**ENTRIES SUPPLIED**:

==> src/rtl/sequence_generator_moore.sv <==
// -----------------------------------------------------------------------------
// sequence_generator_moore
// Moore-FSM serial pattern transmitter. On start it sends `pattern` MSB first,
// repeat_count times (0 treated as 1), with gap_cycles idle cycles between
// frames, then pulses done.
//   clock, reset_n : clock, asynchronous active-low reset
//   start          : transmit request, honoured only when idle
//   pattern        : bits to send, MSB first
//   repeat_count   : number of frames
//   gap_cycles     : idle cycles between frames (0 = back-to-back)
//   sequence_out   : registered serial data
//   frame          : sequence_out carries a pattern/parity bit
//   busy           : transmission in progress (through the done cycle)
//   done           : one-cycle completion pulse
// Optional macro SEQ_GEN_PARITY_EN appends an odd-parity bit to every frame.
// -----------------------------------------------------------------------------
module sequence_generator_moore
  import seq_gen_pkg::*;
#(
  parameter int PATTERN_W = 4,
  parameter int REPEAT_W  = 4,
  parameter int GAP_W     = 4
) (
  input  logic                 clock,
  input  logic                 reset_n,
  input  logic                 start,
  input  logic [PATTERN_W-1:0] pattern,
  input  logic [REPEAT_W-1:0]  repeat_count,
  input  logic [GAP_W-1:0]     gap_cycles,
  output logic                 sequence_out,
  output logic                 frame,
  output logic                 busy,
  output logic                 done
);

  state_e               state_q, state_d;
  logic [PATTERN_W-1:0] pat_q, pat_d;
  logic [REPEAT_W-1:0]  frames_q, frames_d;
  logic [GAP_W-1:0]     gap_len_q, gap_len_d;
  logic [GAP_W-1:0]     gap_cnt_q, gap_cnt_d;
  logic                 seq_out_q, seq_out_d;
  logic                 frame_q, frame_d;
  logic                 busy_q, busy_d;
  logic                 done_q, done_d;

  logic                 sh_load, sh_shift, bit_next, last_bit;
  logic [PATTERN_W-1:0] load_val;
  logic                 frame_end;

  seq_gen_shifter #(
    .PATTERN_W (PATTERN_W)
  ) u_shifter (
    .clock    (clock),
    .reset_n  (reset_n),
    .load     (sh_load),
    .shift    (sh_shift),
    .load_val (load_val),
    .bit_next (bit_next),
    .last_bit (last_bit)
  );

  always_comb begin
    state_d   = state_q;
    pat_d     = pat_q;
    frames_d  = frames_q;
    gap_len_d = gap_len_q;
    gap_cnt_d = gap_cnt_q;
    sh_load   = 1'b0;
    sh_shift  = 1'b0;
    frame_end = 1'b0;
    // Fresh pattern comes from the port only on acceptance; reloads between
    // frames use the latched copy so the host may change inputs freely.
    load_val  = (state_q == ST_IDLE) ? pattern : pat_q;

    case (state_q)
      ST_IDLE: begin
        if (start) begin
          state_d   = ST_SEND;
          pat_d     = pattern;
          frames_d  = (repeat_count == '0) ? REPEAT_W'(1) : repeat_count;
          gap_len_d = gap_cycles;
          sh_load   = 1'b1;
        end
      end
      ST_SEND: begin
        if (!last_bit) begin
          sh_shift = 1'b1;
        end else begin
`ifdef SEQ_GEN_PARITY_EN
          state_d = ST_PARITY;
`else
          frame_end = 1'b1;
`endif
        end
      end
`ifdef SEQ_GEN_PARITY_EN
      ST_PARITY: frame_end = 1'b1;
`endif
      ST_GAP: begin
        if (gap_cnt_q <= GAP_W'(1)) begin
          state_d   = ST_SEND;
          sh_load   = 1'b1;
          gap_cnt_d = '0;
        end else begin
          gap_cnt_d = gap_cnt_q - GAP_W'(1);
        end
      end
      ST_DONE: state_d = ST_IDLE;
      default: state_d = ST_IDLE;
    endcase

    // Frame boundary: count the frame off (never below zero) and pick the
    // next phase.
    if (frame_end) begin
      if (frames_q > REPEAT_W'(1)) begin
        frames_d = frames_q - REPEAT_W'(1);
        if (gap_len_q != '0) begin
          state_d   = ST_GAP;
          gap_cnt_d = gap_len_q;
        end else begin
          state_d = ST_SEND;
          sh_load = 1'b1;
        end
      end else begin
        frames_d = '0;
        state_d  = ST_DONE;
      end
    end

    // Outputs are registered from the next state so they line up with it.
    seq_out_d = (state_d == ST_SEND) ? bit_next : 1'b0;
`ifdef SEQ_GEN_PARITY_EN
    if (state_d == ST_PARITY) seq_out_d = ~(^pat_q);
    frame_d = (state_d == ST_SEND) || (state_d == ST_PARITY);
`else
    frame_d = (state_d == ST_SEND);
`endif
    busy_d = (state_d != ST_IDLE);
    done_d = (state_d == ST_DONE);
  end

  always_ff @(posedge clock or negedge reset_n) begin
    if (!reset_n) begin
      state_q   <= ST_IDLE;
      pat_q     <= '0;
      frames_q  <= '0;
      gap_len_q <= '0;
      gap_cnt_q <= '0;
      seq_out_q <= 1'b0;
      frame_q   <= 1'b0;
      busy_q    <= 1'b0;
      done_q    <= 1'b0;
    end else begin
      state_q   <= state_d;
      pat_q     <= pat_d;
      frames_q  <= frames_d;
      gap_len_q <= gap_len_d;
      gap_cnt_q <= gap_cnt_d;
      seq_out_q <= seq_out_d;
      frame_q   <= frame_d;
      busy_q    <= busy_d;
      done_q    <= done_d;
    end
  end

  assign sequence_out = seq_out_q;
  assign frame        = frame_q;
  assign busy         = busy_q;
  assign done         = done_q;

endmodule : sequence_generator_moore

**WHAT TO WORK ON**: Starting at the top of the data above, repeat every line exactly until the line containing "logic [PATTERN_W-1:0] load_val;" has been given, then stop.

**ANSWER TO THIS EXERCISE**:
==> src/rtl/sequence_generator_moore.sv <==
// -----------------------------------------------------------------------------
// sequence_generator_moore
// Moore-FSM serial pattern transmitter. On start it sends `pattern` MSB first,
// repeat_count times (0 treated as 1), with gap_cycles idle cycles between
// frames, then pulses done.
//   clock, reset_n : clock, asynchronous active-low reset
//   start          : transmit request, honoured only when idle
//   pattern        : bits to send, MSB first
//   repeat_count   : number of frames
//   gap_cycles     : idle cycles between frames (0 = back-to-back)
//   sequence_out   : registered serial data
//   frame          : sequence_out carries a pattern/parity bit
//   busy           : transmission in progress (through the done cycle)
//   done           : one-cycle completion pulse
// Optional macro SEQ_GEN_PARITY_EN appends an odd-parity bit to every frame.
// -----------------------------------------------------------------------------
module sequence_generator_moore
  import seq_gen_pkg::*;
#(
  parameter int PATTERN_W = 4,
  parameter int REPEAT_W  = 4,
  parameter int GAP_W     = 4
) (
  input  logic                 clock,
  input  logic                 reset_n,
  input  logic                 start,
  input  logic [PATTERN_W-1:0] pattern,
  input  logic [REPEAT_W-1:0]  repeat_count,
  input  logic [GAP_W-1:0]     gap_cycles,
  output logic                 sequence_out,
  output logic                 frame,
  output logic                 busy,
  output logic                 done
);

  state_e               state_q, state_d;
  logic [PATTERN_W-1:0] pat_q, pat_d;
  logic [REPEAT_W-1:0]  frames_q, frames_d;
  logic [GAP_W-1:0]     gap_len_q, gap_len_d;
  logic [GAP_W-1:0]     gap_cnt_q, gap_cnt_d;
  logic                 seq_out_q, seq_out_d;
  logic                 frame_q, frame_d;
  logic                 busy_q, busy_d;
  logic                 done_q, done_d;

  logic                 sh_load, sh_shift, bit_next, last_bit;
  logic [PATTERN_W-1:0] load_val;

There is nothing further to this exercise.